As of Monday afternoon, a change.org petition calling for the resignation of the FBBE’s leadership started just hours earlier had reached more than 1,300 signatures.

The Florida Board of Bar Examiner, or FBBE, announced the tests cancellation in an email late Sunday night, barely 48 hours before the scheduled test. Due to the COVID-19 pandemic, it was supposed to be Florida’s first online-only bar exam. But for weeks, examinees complained of issues with test-taking software from ILG Technologies. Hundreds submitted complaints to the FBBE, ILG and the Florida Supreme Court. The only response they got was that the test would move forward. That the technology would work.

When the promised error-free version of the software was sent out Saturday afternoon, many were quick to notice the problems were not fixed. Some even got worse. Users noted the so-called update was actually a version that had come out a week prior and was dropped by the state of Louisiana.

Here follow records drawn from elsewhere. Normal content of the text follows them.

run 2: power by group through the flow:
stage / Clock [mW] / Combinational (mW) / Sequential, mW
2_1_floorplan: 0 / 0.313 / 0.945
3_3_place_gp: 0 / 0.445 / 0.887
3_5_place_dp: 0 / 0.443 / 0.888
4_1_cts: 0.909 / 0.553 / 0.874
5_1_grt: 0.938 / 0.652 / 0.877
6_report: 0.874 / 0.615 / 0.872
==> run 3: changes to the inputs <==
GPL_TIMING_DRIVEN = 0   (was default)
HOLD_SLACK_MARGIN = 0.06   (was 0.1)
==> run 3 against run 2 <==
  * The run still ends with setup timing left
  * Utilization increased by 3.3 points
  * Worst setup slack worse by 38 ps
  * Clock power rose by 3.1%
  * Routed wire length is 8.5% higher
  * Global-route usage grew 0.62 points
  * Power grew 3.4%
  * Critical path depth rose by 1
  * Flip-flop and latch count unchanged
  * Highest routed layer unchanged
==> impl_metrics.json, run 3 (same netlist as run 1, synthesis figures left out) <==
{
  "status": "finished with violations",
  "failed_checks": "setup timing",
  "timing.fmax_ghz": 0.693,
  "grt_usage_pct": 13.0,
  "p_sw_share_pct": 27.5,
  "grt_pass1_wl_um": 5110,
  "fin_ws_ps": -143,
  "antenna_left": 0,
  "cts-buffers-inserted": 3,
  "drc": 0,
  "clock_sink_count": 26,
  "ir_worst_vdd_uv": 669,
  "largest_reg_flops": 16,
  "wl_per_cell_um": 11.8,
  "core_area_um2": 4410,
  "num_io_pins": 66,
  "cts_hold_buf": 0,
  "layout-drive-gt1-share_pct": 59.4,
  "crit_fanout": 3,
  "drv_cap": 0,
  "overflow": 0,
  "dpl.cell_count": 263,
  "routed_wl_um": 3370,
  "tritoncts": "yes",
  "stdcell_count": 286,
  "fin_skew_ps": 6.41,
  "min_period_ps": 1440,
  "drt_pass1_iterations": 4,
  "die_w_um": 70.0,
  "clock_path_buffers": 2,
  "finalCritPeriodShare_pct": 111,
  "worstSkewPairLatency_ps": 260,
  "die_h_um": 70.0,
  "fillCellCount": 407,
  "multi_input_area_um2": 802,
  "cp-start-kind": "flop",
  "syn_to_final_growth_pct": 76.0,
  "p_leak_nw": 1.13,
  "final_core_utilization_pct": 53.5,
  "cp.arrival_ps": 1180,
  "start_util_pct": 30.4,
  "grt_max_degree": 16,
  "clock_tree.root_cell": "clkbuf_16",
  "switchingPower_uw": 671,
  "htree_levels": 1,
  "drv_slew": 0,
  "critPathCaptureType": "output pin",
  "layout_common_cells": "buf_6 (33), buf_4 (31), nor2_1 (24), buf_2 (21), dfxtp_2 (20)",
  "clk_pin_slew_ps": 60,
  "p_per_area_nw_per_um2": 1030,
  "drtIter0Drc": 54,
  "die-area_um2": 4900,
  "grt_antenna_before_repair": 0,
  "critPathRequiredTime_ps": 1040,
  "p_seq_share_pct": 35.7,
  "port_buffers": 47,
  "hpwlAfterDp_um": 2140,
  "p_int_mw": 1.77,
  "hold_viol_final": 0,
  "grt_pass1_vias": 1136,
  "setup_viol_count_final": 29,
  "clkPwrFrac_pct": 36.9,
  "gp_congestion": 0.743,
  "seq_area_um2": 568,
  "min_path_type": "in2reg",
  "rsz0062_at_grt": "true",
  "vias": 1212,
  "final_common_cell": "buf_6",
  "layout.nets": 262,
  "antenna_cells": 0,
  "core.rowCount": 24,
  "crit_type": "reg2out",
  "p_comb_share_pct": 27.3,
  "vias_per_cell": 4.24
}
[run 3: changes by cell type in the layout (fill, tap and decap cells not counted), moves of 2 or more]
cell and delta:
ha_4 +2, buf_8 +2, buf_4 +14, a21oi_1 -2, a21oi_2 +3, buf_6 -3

https://twitter.com/BarPetition/status/1294986505388253185

Ashley Hart said the software was so faulty, people could easily cheat and the update damaged computers.

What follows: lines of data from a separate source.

## src/rtl/mem_port_arbiter.sv

```systemverilog
// ============================================================================
// mem_port_arbiter : one memory port shared by fetch and load/store, with
//                    ls priority, fetch starvation guard, one-word fetch buffer
// Revision: 1.0
// ============================================================================
`default_nettype none

module mem_port_arbiter #(
  parameter int ADDR_WIDTH   = 32,
  parameter int DATA_WIDTH   = 32,
  parameter int STARVE_LIMIT = 4
) (
  input  logic                  clk,
  input  logic                  reset,
  input  logic                  if_req,
  input  logic [ADDR_WIDTH-1:0] if_addr,
  output logic                  if_ready,
  output logic                  if_valid,
  output logic [DATA_WIDTH-1:0] if_rdata,
  input  logic                  ls_req,
  input  logic                  ls_we,
  input  logic [ADDR_WIDTH-1:0] ls_addr,
  input  logic [DATA_WIDTH-1:0] ls_wdata,
  output logic                  ls_ready,
  output logic                  ls_valid,
  output logic [DATA_WIDTH-1:0] ls_rdata,
  output logic                  mem_write_enable,
  output logic [ADDR_WIDTH-1:0] mem_address,
  output logic [DATA_WIDTH-1:0] mem_data_in,
  input  logic [DATA_WIDTH-1:0] mem_data_out
);

  localparam logic [3:0] STARVE_MAX = 4'(STARVE_LIMIT);

  logic                  buf_valid_q, buf_valid_d;
  logic [ADDR_WIDTH-1:0] buf_tag_q, buf_tag_d;
  logic [DATA_WIDTH-1:0] buf_data_q, buf_data_d;
  logic [ADDR_WIDTH-1:0] if_tag_q, if_tag_d;
  logic [DATA_WIDTH-1:0] hit_data_q, hit_data_d;
  logic [3:0]            starve_q, starve_d;
  logic                  rd_if_q, rd_if_d;
  logic                  rd_if_hit_q, rd_if_hit_d;
  logic                  rd_ls_q, rd_ls_d;

  logic [ADDR_WIDTH-1:0] if_word, ls_word;
  logic                  run, if_hit, if_miss, fetch_forced;
  logic                  ls_grant, if_mem_grant, ls_wr_grant, hit_ok;
  logic                  unused_addr_bits;

  assign unused_addr_bits = ^{if_addr[1:0], ls_addr[1:0]};

  always_comb begin
    run          = ~reset;
    if_word      = {if_addr[ADDR_WIDTH-1:2], 2'b00};
    ls_word      = {ls_addr[ADDR_WIDTH-1:2], 2'b00};
    if_hit       = if_req & buf_valid_q & (if_word == buf_tag_q);
    if_miss      = if_req & ~if_hit;
    fetch_forced = if_miss & (starve_q == STARVE_MAX);
    ls_grant     = ls_req & ~fetch_forced;
    if_mem_grant = if_miss & (fetch_forced | ~ls_req);
    ls_wr_grant  = ls_grant & ls_we;
    // A hit must not return buffer data that the same-cycle write makes stale
    hit_ok       = if_hit & ~(ls_wr_grant & (ls_word == buf_tag_q));

    if_ready = run & (hit_ok | if_mem_grant);
    ls_ready = run & ls_grant;

    mem_write_enable = 1'b0;
    mem_address      = '0;
    mem_data_in      = '0;
    if (run && if_mem_grant) begin
      mem_address = if_word;
    end else if (run && ls_grant) begin
      mem_address      = ls_word;
      mem_write_enable = ls_we;
      mem_data_in      = ls_we ? ls_wdata : '0;
    end

    if_valid = run & rd_if_q;
    if_rdata = '0;
    if (if_valid) if_rdata = rd_if_hit_q ? hit_data_q : mem_data_out;
    ls_valid = run & rd_ls_q;
    ls_rdata = ls_valid ? mem_data_out : '0;
  end

  always_comb begin
    rd_if_d     = if_ready;
    rd_if_hit_d = run & hit_ok;
    rd_ls_d     = ls_ready & ~ls_we;
    if_tag_d    = if_word;
    hit_data_d  = buf_data_q;

    buf_valid_d = buf_valid_q;
    buf_tag_d   = buf_tag_q;
    buf_data_d  = buf_data_q;
    if (rd_if_q && !rd_if_hit_q) begin
      buf_valid_d = 1'b1;
      buf_tag_d   = if_tag_q;
      buf_data_d  = mem_data_out;
    end
    // Invalidate after the fill so a same-word write also kills a fresh fill
    if (run && ls_wr_grant && (ls_word == buf_tag_d)) buf_valid_d = 1'b0;

    starve_d = 4'd0;
    if (if_req && !if_ready)
      starve_d = (starve_q == STARVE_MAX) ? starve_q : starve_q + 4'd1;
  end

  always_ff @(posedge clk) begin
    if (reset) begin
      buf_valid_q <= 1'b0;
      buf_tag_q   <= '0;
      buf_data_q  <= '0;
      if_tag_q    <= '0;
      hit_data_q  <= '0;
      starve_q    <= 4'd0;
      rd_if_q     <= 1'b0;
      rd_if_hit_q <= 1'b0;
      rd_ls_q     <= 1'b0;
    end else begin
      buf_valid_q <= buf_valid_d;
      buf_tag_q   <= buf_tag_d;
      buf_data_q  <= buf_data_d;
      if_tag_q    <= if_tag_d;
      hit_data_q  <= hit_data_d;
      starve_q    <= starve_d;
      rd_if_q     <= rd_if_d;
      rd_if_hit_q <= rd_if_hit_d;
      rd_ls_q     <= rd_ls_d;
    end
  end

endmodule

`default_nettype wire

```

“After getting out of the software the touch bar on my laptop no longer worked,” she said. “And ever since then, even after removing the software, my laptop’s running slow and hot and I’ve already had a couple of tempted log into different accounts that were supposed to be secure. I was also able to figure out how to set up a keystroke to copy and paste my outline directly into the exam. The really scary part was that a stroke tracker wouldn’t actually have picked that up, so people would have been able to do that without being caught.”

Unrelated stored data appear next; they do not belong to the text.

`config.mk`:
```
export PLATFORM = sky130hd
export DESIGN_NAME = d_ff_pipe
export DESIGN_NICKNAME = d
export VERILOG_FILES = /design/src/rtl/d_ff_pipe.sv
export SDC_FILE = /design/constraint.sdc
export NUM_CORES = 1
export LEC_CHECK = 0
export CORE_ASPECT_RATIO = 0.5
export CORE_MARGIN = 2
export CORE_UTILIZATION = 32
export CTS_BUF_LIST = sky130_fd_sc_hd__clkbuf_2 sky130_fd_sc_hd__clkbuf_4 sky130_fd_sc_hd__clkbuf_8
export CTS_CLUSTER_DIAMETER = 120
export DETAILED_ROUTE_END_ITERATION = 7
export GPL_TIMING_DRIVEN = 0
export PLACE_DENSITY = 0.6
export SYNTH_ARGS = -nofsm -noshare
export SYNTH_HDL_FRONTEND = slang
export SYNTH_SLANG_ARGS = --single-unit
```
`constraint.sdc`:
```
create_clock -name clk -period 3.64 [get_ports clk]
set_input_delay 0.91 -clock clk [delete_from_list [all_inputs] [get_ports clk]]
set_output_delay 0.91 -clock clk [all_outputs]
set_load 0.02 [all_outputs]
```
`src/rtl/d_ff_pipe.sv`:
```
// Parameterised register pipeline with per-stage valid bits, occupancy count,
// synchronous clear/preset/stall and an async active-low reset with synchronised release.
module d_ff_pipe #(
    parameter int               WIDTH      = 8,
    parameter int               DEPTH      = 4,
    parameter logic [WIDTH-1:0] PRESET_VAL = '1,
    localparam int              CW         = $clog2(DEPTH + 1)
) (
    input  logic             clk,
    input  logic             reset,
    input  logic             preset,
    input  logic             clear,
    input  logic             stall,
    input  logic             in_valid,
    input  logic [WIDTH-1:0] d,
    output logic [WIDTH-1:0] q,
    output logic             out_valid,
    output logic [CW-1:0]    count
);

    logic [WIDTH-1:0] data_q [DEPTH];
    logic [DEPTH-1:0] vld_q;
    logic [CW-1:0]    count_q;
    logic [CW-1:0]    count_shift;
    logic             run_en;

    // Release flop: the edge that samples reset high only arms the pipeline,
    // so the first state change lands on the second edge after release.
    always_ff @(posedge clk or negedge reset) begin
        if (!reset) begin
            run_en <= 1'b0;
        end else begin
            run_en <= 1'b1;
        end
    end

    always_comb begin
        count_shift = count_q + CW'(in_valid) - CW'(vld_q[DEPTH-1]);
    end

    always_ff @(posedge clk or negedge reset) begin
        if (!reset) begin
            for (int k = 0; k < DEPTH; k++) begin
                data_q[k] <= '0;
            end
            vld_q   <= '0;
            count_q <= '0;
        end else if (run_en) begin
            if (clear) begin
                for (int k = 0; k < DEPTH; k++) begin
                    data_q[k] <= '0;
                end
                vld_q   <= '0;
                count_q <= '0;
            end else if (preset) begin
                for (int k = 0; k < DEPTH; k++) begin
                    data_q[k] <= PRESET_VAL;
                end
                vld_q   <= '1;
                count_q <= CW'(DEPTH);
            end else if (!stall) begin
                // Invalid data still shifts; only the valid bits feed the count.
                data_q[0] <= d;
                vld_q[0]  <= in_valid;
                for (int k = 1; k < DEPTH; k++) begin
                    data_q[k] <= data_q[k-1];
                    vld_q[k]  <= vld_q[k-1];
                end
                count_q <= count_shift;
            end
        end
    end

    assign q         = data_q[DEPTH-1];
    assign out_valid = vld_q[DEPTH-1];
    assign count     = count_q;

endmodule
```
# After elaboration in Yosys (flattened, before gate mapping)
# Index checks and enable logic that the tools add are counted.
# totals
in_bits,14
out_inout_bits,12
reg_bits,40
# classes
n_eq_ne,1
n_addsub,2
n_reduce_logical,1
mux,9
# ops
operator,count
32-bit 2-to-1 mux,3
4-bit 2-to-1 mux,3
3-bit 2-to-1 mux,3
3-bit by 1-bit adder with 3-bit output,1
"3-bit inequality test, second input constant",1
3-bit by 1-bit subtractor with 3-bit output,1
2-bit AND reduction,1

# Longest topological paths before layout
# Gate-level depths: netlist (run 1).
# depth
ltp_word,5
ltp_mapped,9
depth_no_buf,9

# Worst setup path after synthesis (run 1)
# No wires, ideal clock.
# synth_path
path_kind,input to register
start,input in_valid
end,"register count_q[2], in the netlist count[2]"
arrival_time_ps,2157
required_time_ps,3514
n_path_buf,0
path_slack_ps,1357
path_stages,6
cell_sequence,ha_1 -> inv_1 -> fa_1 -> xnor2_1 -> or4_1 -> o311a_1
# synth_between
elab_chain_cells,5
# synth_rtl
item,line_no,text
from (decl),14,"input logic in_valid,"
3-bit by 1-bit adder with 3-bit output,38,count_shift = count_q + CW'(in_valid) - CW'(vld_q[DEPTH-1]);
3-bit by 1-bit subtractor with 3-bit output,38,
3-bit 2-to-1 mux,61,end else if (!stall) begin
3-bit 2-to-1 mux,55,end else if (preset) begin
3-bit 2-to-1 mux,49,if (clear) begin
to (signal assigned),60,count_q <= CW'(DEPTH);
to (signal assigned),69,count_q <= count_shift;
to (decl),23,logic [CW-1:0] count_q;
# Every way passes these cells. The select of a mux whose other input is x is not followed.
# A chain may end at the register's enable or synchronous reset.

# Final worst setup path (run 1)
# Ends and elaborated chain as after synthesis.

==> results.json, run 1 <==
{
  "status": "completed",
  "muxShareOfSynthArea": 0.246,
  "synth_fp_nets": 205,
  "yosys.area_share.xor_xnor": 0.00433,
  "clock_sinks": 40,
  "synth_fa_ha_area_frac": 0.0222,
  "cts_tree": "built",
  "portBuffers": 25,
  "vias_per_cell": 4.24,
  "start_util": 0.333,
  "final_layout_size_suffix_gt1_frac": 0.281,
  "finalPower_mw": 1.15,
  "ctsHoldBuffers": 0,
  "track_usage": 0.117,
  "register_area_sq_um": 1000,
  "post-place-ws_ns": 0.761,
  "die_x_um": 116,
  "slew_violations": 0,
  "rsz0062_at_grt": "no",
  "root_buffer": "clkbuf_8",
  "synth-main-ff-cell": "dfrtp_1",
  "end_kind": "register",
  "cp.arrival_ns": 2.73,
  "max-vdd-ir-drop_v": 0.000154,
  "via_count": 1311,
  "synth.yosys.seq_area_share": 0.494,
  "hold_depth": 1,
  "max_clock_freq_mhz": 389,
  "synth-seq-cells": 40,
  "yosysWarnings": 0,
  "grt_first_pass_wirelength_um": 6230,
  "tns_ns": 0,
  "multi_input_area_sq_um": 882,
  "hold_viol": 0,
  "worstSetupPathType": "in2reg",
  "max_slew_margin": 0.412,
  "drt_pre_antenna_iters": 4,
  "drt-total-wl_um": 3650,
  "cap_violations": 0,
  "worst-path-max-fanout": 2,
  "gp_congestion": 0.724,
  "hp-class": "reg2reg",
  "required_ns": 3.80,
  "final.fill_count": 584,
  "clkTransAtPathRegs_ns": 0.07,
  "p_leak_nw": 1.17,
  "wl_per_cell_um": 11.8,
  "ctsResizeCount": 0,
  "synth_top_family_by_area": "multiplexers",
  "dp_hpwl_um": 2570,
  "powerDensity_nw_per_um2": 464,
  "async_flop_share": 1.00,
  "synth_compound_area_frac": 0.0124,
  "drcViolationCount": 0,
  "die_h_um": 60.2,
  "cp-start-kind": "primary input",
  "finalCriticalPeriod_ns": 2.57,
  "syn_to_final_growth_pct": 22.4,
  "ant_nets": 0,
  "coreArea_sq_um": 6080,
  "io_pins": 26,
  "synth_area_per_cell_sq_um": 10.8,
  "synth_top_cell_by_area": "dfrtp_1",
  "synth_edf_count": 0,
  "cts_htree_levels": 2,
  "nNetsFinal": 237,
  "drt_first_iter_violations": 25,
  "yosys-top-cells-area": "dfrtp_1 (49%), mux2_4 (14%), nor2_1 (14%)",
  "grt_max_degree": 41,
  "yosys-top-cells-count": "nor2_1 (75), dfrtp_1 (40), mux2_4 (19), mux2_2 (18), buf_4 (9)",
  "synth_area_sq_um": 2020,
  "dieArea_sq_um": 7020,
  "synthDistinctLibCells": 21,
  "synth.most_common_cell": "nor2_1",
  "worst_slack_ns": 1.07,
  "grt_pass1_vias": 1269,
  "worst_slew_pin_slew_ns": 0.882,
  "synth_simple_gate_area_frac": 0.149,
  "cts.path.max_buffers": 2,
  "setup_viol": 0,
  "finalClockSkew_ns": 0.00922,
  "grt_antenna_before_repair": 0,
  "gr-total-overflow": 0,
  "ff2ff_path_depth": 8,
  "period_share": 0.706,
  "synthCells": 188,
  "synth_top_area_frac": 0.494,
  "cts_buffers": 5,
  "clk_latency_ns": 0.29,
  "cts_setup_buffers": 0,
  "antennaDiodeCount": 0,
  "row_count": 20
}
## registers in the layout (all words and copies together), names as in the netlist
name,count
q,8
vld_q,4
data_q,24
count,3
run_en,1
## area by class of cell
class,instances,share of cell area
plain buffers,20,0.0525
clock buffers,8,0.0394
inverters,3,0.00455
multi-input cells,125,0.356
flip-flops and latches,40,0.404
well taps,88,0.0444
repair buffers,25,0.0990
## stage by stage
stage | hold WS [ns] | std cells | utilization | instance area [sq um]
floorplan | 0.480 | 188 | - | 2020
global placement | 0.490 | 301 | 0.392 | 2380
finish | 0.506 | 309 | 0.407 | 2480
CTS | 0.510 | 309 | 0.407 | 2480
detailed placement | 0.494 | 301 | 0.391 | 2380
global route | 0.520 | 309 | 0.407 | 2480
## final timing paths
| check | from | to | slack [ns] |
|---|---|---|---|
| setup / recovery | in_valid | count[2] | 1.07 |
| hold / removal | q[7] | q[7] | 0.51 |
| setup reg to reg | vld_q[3] | count[2] | 1.46 |
| hold reg to reg | q[7] | q[7] | 0.51 |
| max in group asynchronous | reset | data_q[16] | 2.35 |
| min in group asynchronous | reset | vld_q[1] | 0.74 |
## critical path, stage by stage
cell	delay (ns)
clkdlybuf4s50_1	0.49
ha_1	0.15
inv_1	0.05
fa_1	0.37
xnor2_1	0.14
or4_1	0.48
o311a_1	0.14
## power by group
group | internal, mW | switching [mW] | total (mW)
sequential | 0.508 | 0.0399 | 0.548
clock | 0.170 | 0.148 | 0.317
combinational | 0.165 | 0.120 | 0.285
total | 0.843 | 0.307 | 1.15
## routing by layer
| layer | up-vias | part of all wire | track usage | routed length, um |
|---|---|---|---|---|
| li1 | 655 | - | - | - |
| met1 | 631 | 0.49 | 0.154 | 1790 |
| met2 | 23 | 0.46 | 0.189 | 1680 |
| met3 | 2 | 0.041 | 0.0304 | 149 |
| met4 | 0 | 0.0079 | 0.0408 | 29 |
| met5 | - | 0 | 0 | 0 |
## kinds of logic after synthesis
kind of cell    count (synthesis)
simple gates                   79
mux                            38
other cells                     1
fa+ha+maj                       3
buf+inv                        23
xor+xnor                        1
flops                          40
compound gates                  3
## layout by cell type (no fill, tap or decap), types with 2 or more instances in the layout
cell type	synthesis	routed
nor2_1	75	75
dfrtp_1	40	40
clkdlybuf4s50_1	0	24
mux2_4	19	19
mux2_2	18	18
buf_4	9	9
buf_2	5	6
clkbuf_8	0	6
inv_1	3	3
clkbuf_1	3	3
buf_6	2	2
nand2_1	2	2
ha_1	2	2
clkbuf_4	0	2
No activity file was read; power rests on OpenSTA's default activity.
==> run 2: changes to the inputs <==
==> constraint.sdc (replaced) <==
create_clock -name clk -period 2.6 [get_ports clk]
set_input_delay 0.65 -clock clk [delete_from_list [all_inputs] [get_ports clk]]
set_output_delay 0.65 -clock clk [all_outputs]
set_load 0.02 [all_outputs]
==> results of run 2 <==
The final DEF is identical to that of run 1. Status: completed.
Among the figures that moved: setup slack after placement 0.761 ns -> -0.0186 ns; clock-pin slew on the worst setup and hold paths 0.07 ns -> 0.08 ns; setup slack after layout 1.07 ns -> 0.289 ns; hold slack 0.506 ns -> 0.483 ns; register-to-register setup slack 1.46 ns -> 0.42 ns; total power 1.15 mW -> 1.61 mW; worst IR drop on VDD 0.000154 V -> 0.000215 V
==> run 3: changes to the inputs <==
--- a/config.mk
+++ b/config.mk
@@ -5,6 +5,7 @@
 export SDC_FILE = /design/constraint.sdc
 export NUM_CORES = 1
 export LEC_CHECK = 0
+export ABC_AREA = 1
 export CORE_ASPECT_RATIO = 0.5
 export CORE_MARGIN = 2
 export CORE_UTILIZATION = 32
==> run 3 against run 2 <==
Against the previous run:
- first-iteration DRC count increased to 3.2 times the previous value
- global-route usage decreased by 0.17 points
- die area decreased by 3.7%
- utilization decreased by 1.1 points
- critical path depth decreased by 5
- combinational power decreased by 22%
- area after synthesis decreased by 3.9%
==> results.json, run 3 <==
{
  "status": "completed",
  "cap_violations": 0,
  "startpoint": "q[5]",
  "drt_pre_antenna_iters": 4,
  "synthDistinctLibCells": 17,
  "max-vdd-ir-drop_v": 0.000181,
  "synth_area_per_cell_sq_um": 8.31,
  "grt_antenna_before_repair": 0,
  "drt-total-wl_um": 3570,
  "cp.arrival_ns": 1.33,
  "antennaDiodeCount": 0,
  "largest_reg_flops": 24,
  "hold_viol": 0,
  "finalClockSkew_ns": 0.00404,
  "synth.yosys.seq_area_share": 0.514,
  "row_count": 20,
  "ctsResizeCount": 0,
  "synth_top_cell_by_area": "dfrtp_1",
  "worst-path-max-fanout": 2,
  "cts_buffers": 5,
  "clk_latency_ns": 0.29,
  "period_share": 0.763,
  "required_ns": 1.95,
  "dp_hpwl_um": 2440,
  "finalCriticalPeriod_ns": 1.98,
  "max_slew_margin": 0.402,
  "synth_area_sq_um": 1950,
  "powerDensity_nw_per_um2": 609,
  "gr-total-overflow": 0,
  "clock_sinks": 40,
  "setup_viol": 0,
  "layout_common_cells": "nand2_1 (117), dfrtp_1 (40), or2_2 (36)",
  "grt_max_degree": 41,
  "wl_per_cell_um": 10.4,
  "syn_to_final_growth_pct": 21.7,
  "cts.path.max_buffers": 2,
  "gp_congestion": 0.746,
  "register_area_sq_um": 1000,
  "coreArea_sq_um": 5980,
  "finalPower_mw": 1.44,
  "tns_ns": 0,
  "reg2reg_slack_ns": 0.74,
  "synth-seq-cells": 40,
  "rr_startpoint": "vld_q[3]",
  "ant_nets": 0,
  "p_leak_nw": 1.23,
  "ff2ff_path_depth": 11,
  "crit_path_max_incr_delay_ns": 0.59,
  "root_buffer": "clkbuf_8",
  "dieArea_sq_um": 6760,
  "final_layout_size_suffix_gt1_frac": 0.233,
  "largest_register": "data_q",
  "cts_tree": "built",
  "synth_top_area_frac": 0.514,
  "cp-start-kind": "register",
  "yosys-top-cells-count": "nand2_1 (117), dfrtp_1 (40), or2_2 (36), buf_4 (12), inv_1 (7)",
  "nNetsFinal": 283,
  "slowest_stage": "clkdlybuf4s50_1",
  "synthCells": 234,
  "ctsHoldBuffers": 0,
  "async_flop_share": 1.00,
  "track_usage": 0.115,
  "via_count": 1462,
  "final.fill_count": 614,
  "yosysWarnings": 0,
  "timing.rr.end": "count[2]",
  "synth.most_common_cell": "nand2_1",
  "hp-start": "data_q[24]",
  "post_dp_cell_area_sq_um": 2290,
  "drt_first_iter_violations": 81,
  "worst_slew_pin_slew_ns": 0.898,
  "multi_input_area_sq_um": 779,
  "io_pins": 26,
  "hold_depth": 2,
  "clkTransAtPathRegs_ns": 0.07,
  "layout_commonest_cell": "nand2_1",
  "worstSetupPathType": "reg2out",
  "cts_setup_buffers": 0,
  "slew_violations": 0,
  "hold_slack_ns": 0.472,
  "rsz0062_at_grt": "no",
  "max_clock_freq_mhz": 504,
  "path_cells": "buf_4 > clkdlybuf4s50_1",
  "synth_fp_nets": 251,
  "hp-class": "reg2reg",
  "die_h_um": 59.1,
  "start_util": 0.325,
  "die_x_um": 114,
  "drcViolationCount": 0,
  "grt_pass1_vias": 1375,
  "end_kind": "output port",
  "final_area_sq_um": 2370,
  "holdPathEnd": "data_q[24]",
  "portBuffers": 25,
  "synth_edf_count": 0,
  "cts_htree_levels": 2,
  "vias_per_cell": 4.26,
  "synth-main-ff-cell": "dfrtp_1",
  "grt_first_pass_wirelength_um": 6110,
  "yosys-top-cells-area": "dfrtp_1 (51%), nand2_1 (23%), or2_2 (12%)"
}
==> run 3: cell types whose count changed after synthesis, sizes merged, moves of 2 or more <==
cell and delta:
nand2 +116, nand3 +4, o21ai +2, or2 +36
mux2 -37, buf -2, nor2 -73, inv +4
==> run 3: metal layers <==
layer  vias to the layer above  track usage  part of all wire
met1                       689        0.151              0.50
met2                        16        0.185              0.46
met3                         5       0.0297             0.031
met4                         0       0.0470             0.014
met5                         -            0                 0
li1                        752            -                 -
==> run 3: cells by family (layout without fill, tap and decap cells) <==
family	Yosys count	in the layout	share of synthesized area
and+or+nand+nor	161	161	0.367
DFF	40	40	0.514
buffers and inverters	26	58	0.0849
adders and majority gates	3	3	0.0231
AOI/OAI and AO/OA	3	3	0.00900
other	1	1	0.00193
==> run 3: layout make-up <==
class,instances,area share
clock buffers,6,0.0322
clock inverters,1,0.00211
flip-flops and latches,40,0.423
plain buffers,19,0.0586
inverters,7,0.0111
well taps,77,0.0407
repair buffers,25,0.104
multi-input cells,168,0.329
==> run 3: through the flow <==
stage | std cells | utilization | worst slack [ns]
CTS | 343 | 0.396 | 0.590
finish | 343 | 0.396 | 0.616
detailed placement | 336 | 0.382 | 0.338
floorplan | 234 | - | 0.786
global route | 343 | 0.396 | 0.505
global placement | 336 | 0.383 | -0.113
==> run 3: worst max-delay path: cells and delay by family (launching register included) <==
| family | cells | cell delay [ns] |
|---|---|---|
| buf+inv | 2 | 0.69 |
| flops | 1 | 0.36 |
==> run 3: where the power goes <==
group	leakage [nW]	total [mW]	switching, mW	internal (mW)
clock	0.0445	0.396	0.203	0.193
sequential	0.511	0.733	0.0397	0.694
combinational	0.674	0.314	0.155	0.159
==> run 3: how the worst max path moves through the flow <==
stage / to / slack, ns / cells past startpoint
finish: q[5] / 0.62 / 2
global route: q[2] / 0.51 / 6
CTS: count[2] / 0.59 / 1
detailed placement: count[2] / 0.34 / 10
global placement: q[1] / -0.11 / 1
floorplan: count[2] / 0.79 / 12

Similar issues plagued exams in a host of other states, many dropped ILG’s software for open-book, email-based exams. Florida lawmakers and law school deans wrote letters pleading with the FBBE and State Supreme Court to act, but no contingency plan was put into place.

https://twitter.com/CarlosGSmith/status/1294282950104748033

The move has now cost law school grads thousands of dollars in test fees, prep courses and missed work time taken to study. Sahadeo said some are now saddled with upwards of $15,000 in debt in addition to law school tuition. The test had already been moved once, from July to August.

“People are roughly in the hole anywhere from thirty-five hundred to $4000 at this point,” he said. “I had to take out a bar study loan to pay me, basically, as if I was working. So on top of that, I’m an additional 15 grand in debt.”

The FBBE said a test would be scheduled sometime in October and law school grads could practice with supervision from licensed attorneys. Examinees still hope for a quicker resolution like email-based testing or diploma privilege, which would grant a license to practice without having to take the bar.

“To be blunt, any option would have been better,” Hart said. “They have the option of an open-book exam a week from now, two weeks from now. They could offer diploma privilege, which would allow us to be practicing potentially instantly. They could even offer a more comprehensive provisional licensing plans that would allow people to be working tomorrow. I mean, at the end of the day, the biggest problem is all of us are broke and potentially going to lose our jobs as a result of this.”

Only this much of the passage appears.